Plinio Corrêa de Oliveira Quiso la Providencia que hubiese en la naturaleza materiales bellos y preciosos con los cuales el ingenio humano, rectamente movido por un anhelo de belleza y perfección, produzca las joyas, los terciopelos, las sedas, todo aquello en fin que sirva para el ornato del hombre y de la vida.
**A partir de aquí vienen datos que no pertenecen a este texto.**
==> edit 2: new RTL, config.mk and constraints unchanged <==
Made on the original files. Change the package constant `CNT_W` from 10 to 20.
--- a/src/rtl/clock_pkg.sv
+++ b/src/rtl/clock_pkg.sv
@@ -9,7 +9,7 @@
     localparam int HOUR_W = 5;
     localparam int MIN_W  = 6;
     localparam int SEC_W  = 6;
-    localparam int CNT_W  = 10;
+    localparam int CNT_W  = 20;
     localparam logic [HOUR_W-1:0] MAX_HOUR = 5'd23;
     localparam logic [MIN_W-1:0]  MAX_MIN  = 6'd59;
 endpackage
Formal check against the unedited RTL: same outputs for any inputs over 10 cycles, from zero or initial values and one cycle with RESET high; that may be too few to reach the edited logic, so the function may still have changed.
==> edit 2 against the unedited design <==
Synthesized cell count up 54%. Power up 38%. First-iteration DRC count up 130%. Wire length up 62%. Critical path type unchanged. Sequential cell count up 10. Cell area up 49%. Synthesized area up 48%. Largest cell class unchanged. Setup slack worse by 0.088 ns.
==> src/rtl/reg_memory_bank.sv <==
// Synchronous word memory built from D-type storage words: one write port, one
// registered read port with true/complement outputs, and a sequential clear engine.
module reg_memory_bank #(
    parameter int WIDTH  = 8,
    parameter int DEPTH  = 16,
    parameter int ADDR_W = 4
) (
    input  logic              CLK,
    input  logic              RST,
    input  logic              WE,
    input  logic [ADDR_W-1:0] WADDR,
    input  logic [WIDTH-1:0]  D,
    input  logic              RE,
    input  logic [ADDR_W-1:0] RADDR,
    input  logic              CLR,
    output logic [WIDTH-1:0]  Q,
    output logic [WIDTH-1:0]  NQ,
    output logic              RVALID,
    output logic              BUSY,
    output logic              DONE
);

    typedef enum logic {
        IDLE  = 1'b0,
        CLEAR = 1'b1
    } state_t;

    // One extra bit so out-of-range addresses compare correctly when DEPTH == 2**ADDR_W.
    localparam logic [ADDR_W:0]   DEPTH_X   = (ADDR_W + 1)'(DEPTH);
    localparam logic [ADDR_W-1:0] LAST_ADDR = ADDR_W'(DEPTH - 1);

    logic [WIDTH-1:0]  mem [DEPTH];

    state_t            state_q, state_d;
    logic [ADDR_W-1:0] cnt_q, cnt_d;
    logic [WIDTH-1:0]  q_q, q_d;
    logic              rvalid_q, rvalid_d;
    logic              busy_q, busy_d;
    logic              done_q, done_d;

    logic              waddr_ok;
    logic              raddr_ok;
    logic [WIDTH-1:0]  rd_word;
    logic              mem_we;
    logic [ADDR_W-1:0] mem_waddr;
    logic [WIDTH-1:0]  mem_wdata;

    assign waddr_ok = ({1'b0, WADDR} < DEPTH_X);
    assign raddr_ok = ({1'b0, RADDR} < DEPTH_X);

    always_comb begin
        rd_word = '0;
        if (raddr_ok) begin
            rd_word = mem[RADDR];
        end
    end

    always_comb begin
        state_d   = state_q;
        cnt_d     = cnt_q;
        q_d       = q_q;
        rvalid_d  = 1'b0;
        busy_d    = busy_q;
        done_d    = 1'b0;
        mem_we    = 1'b0;
        mem_waddr = WADDR;
        mem_wdata = D;

        unique case (state_q)
            IDLE: begin
                if (CLR) begin
                    // A sweep request swallows any write or read issued alongside it.
                    state_d = CLEAR;
                    cnt_d   = '0;
                    busy_d  = 1'b1;
                end else begin
                    mem_we = WE && waddr_ok;
                    if (RE) begin
                        rvalid_d = 1'b1;
                        if (!raddr_ok) begin
                            q_d = '0;
                        end else if (WE && (WADDR == RADDR)) begin
                            q_d = D;
                        end else begin
                            q_d = rd_word;
                        end
                    end
                end
            end
            CLEAR: begin
                mem_we    = 1'b1;
                mem_waddr = cnt_q;
                mem_wdata = '0;
                if (cnt_q == LAST_ADDR) begin
                    state_d = IDLE;
                    busy_d  = 1'b0;
                    done_d  = 1'b1;
                end else begin
                    cnt_d = cnt_q + 1'b1;
                end
            end
            default: begin
                state_d = IDLE;
            end
        endcase

        // Reset leaves the array untouched, including the word a sweep was about to clear.
        if (RST) begin
            mem_we = 1'b0;
        end
    end

    always_ff @(posedge CLK) begin
        if (mem_we) begin
            mem[mem_waddr] <= mem_wdata;
        end
    end

    always_ff @(posedge CLK) begin
        if (RST) begin
            state_q  <= IDLE;
            cnt_q    <= '0;
            q_q      <= '0;
            rvalid_q <= 1'b0;
            busy_q   <= 1'b0;
            done_q   <= 1'b0;
        end else begin
            state_q  <= state_d;
            cnt_q    <= cnt_d;
            q_q      <= q_d;
            rvalid_q <= rvalid_d;
            busy_q   <= busy_d;
            done_q   <= done_d;
        end
    end

    genvar gi;
    generate
        for (gi = 0; gi < WIDTH; gi++) begin : g_out_bit
            assign Q[gi]  = q_q[gi];
            assign NQ[gi] = ~q_q[gi];
        end
    endgenerate

    assign RVALID = rvalid_q;
    assign BUSY   = busy_q;
    assign DONE   = done_q;

endmodule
Imaginar un orden de cosas de un país —cualquiera que sea su forma de gobierno— en que todo esto fuese proscrito como malo, sería rechazar preciosos dones concedidos para la perfección moral de la humanidad. Por otra parte, Dios dio al hombre la posibilidad de expresar mediante gestos, ritos, formas protocolares, la alta noción que tiene de su propia nobleza, o de la sublimidad de las funciones del gobierno espiritual o temporal que eventualmente sea llamado a ejercer. De allí que, además del lujo, la pompa sea un elemento natural de la vida de un pueblo culto. Esos recursos decorativos fueron hechos para ornamentar la tradición, el poder legítimo, los valores sociales auténticos, y no para convertirse en privilegio de arribistas y nuevos ricos que se jactan de su opulencia —en la que no fueron criados— en cabarets, casinos o suntuosos hoteles. Y mucho menos para ser confinados en museos como incompatibles con la simplicidad funcional y la lúgubre sensatez de un ambiente más o menos sovietizado. Así entendidos, estos elementos decorativos tienen esencialmente una admirable función cultural, didáctica y práctica, de la mayor importancia para el bien común. En un balcón, la Reina, el Duque de Edimburgo y sus dos hijos se presentan a los aplausos de la multitud. Siglos de gusto, finura, poder y riqueza prepararon pacientemente estas joyas magníficas, esta indumentaria noble, esta perfecta estilización de actitudes y expresiones fisonómicas. Considerando las conveniencias del cuerpo, es posible que la Reina encuentre más cómodo en ese momento estar tejiendo de bata y pantuflas, el Duque prefiriese estar en una piscina y los niños rodando en el jardín. Pero ellos comprenden que esas cosas sólo se hacen en particular. Ellas pueden ser buenas, por ejemplo, para que un pastor las haga delante de su rebaño de irracionales; sin embargo, no para que un jefe de Estado se imponga al respeto de un pueblo inteligente. A los animales se les azuza haciendo uso de un bordón y dándoles forraje. Para los hombres, son necesarias convicciones, principios, y en consecuencia símbolos en que todo ello se exprese.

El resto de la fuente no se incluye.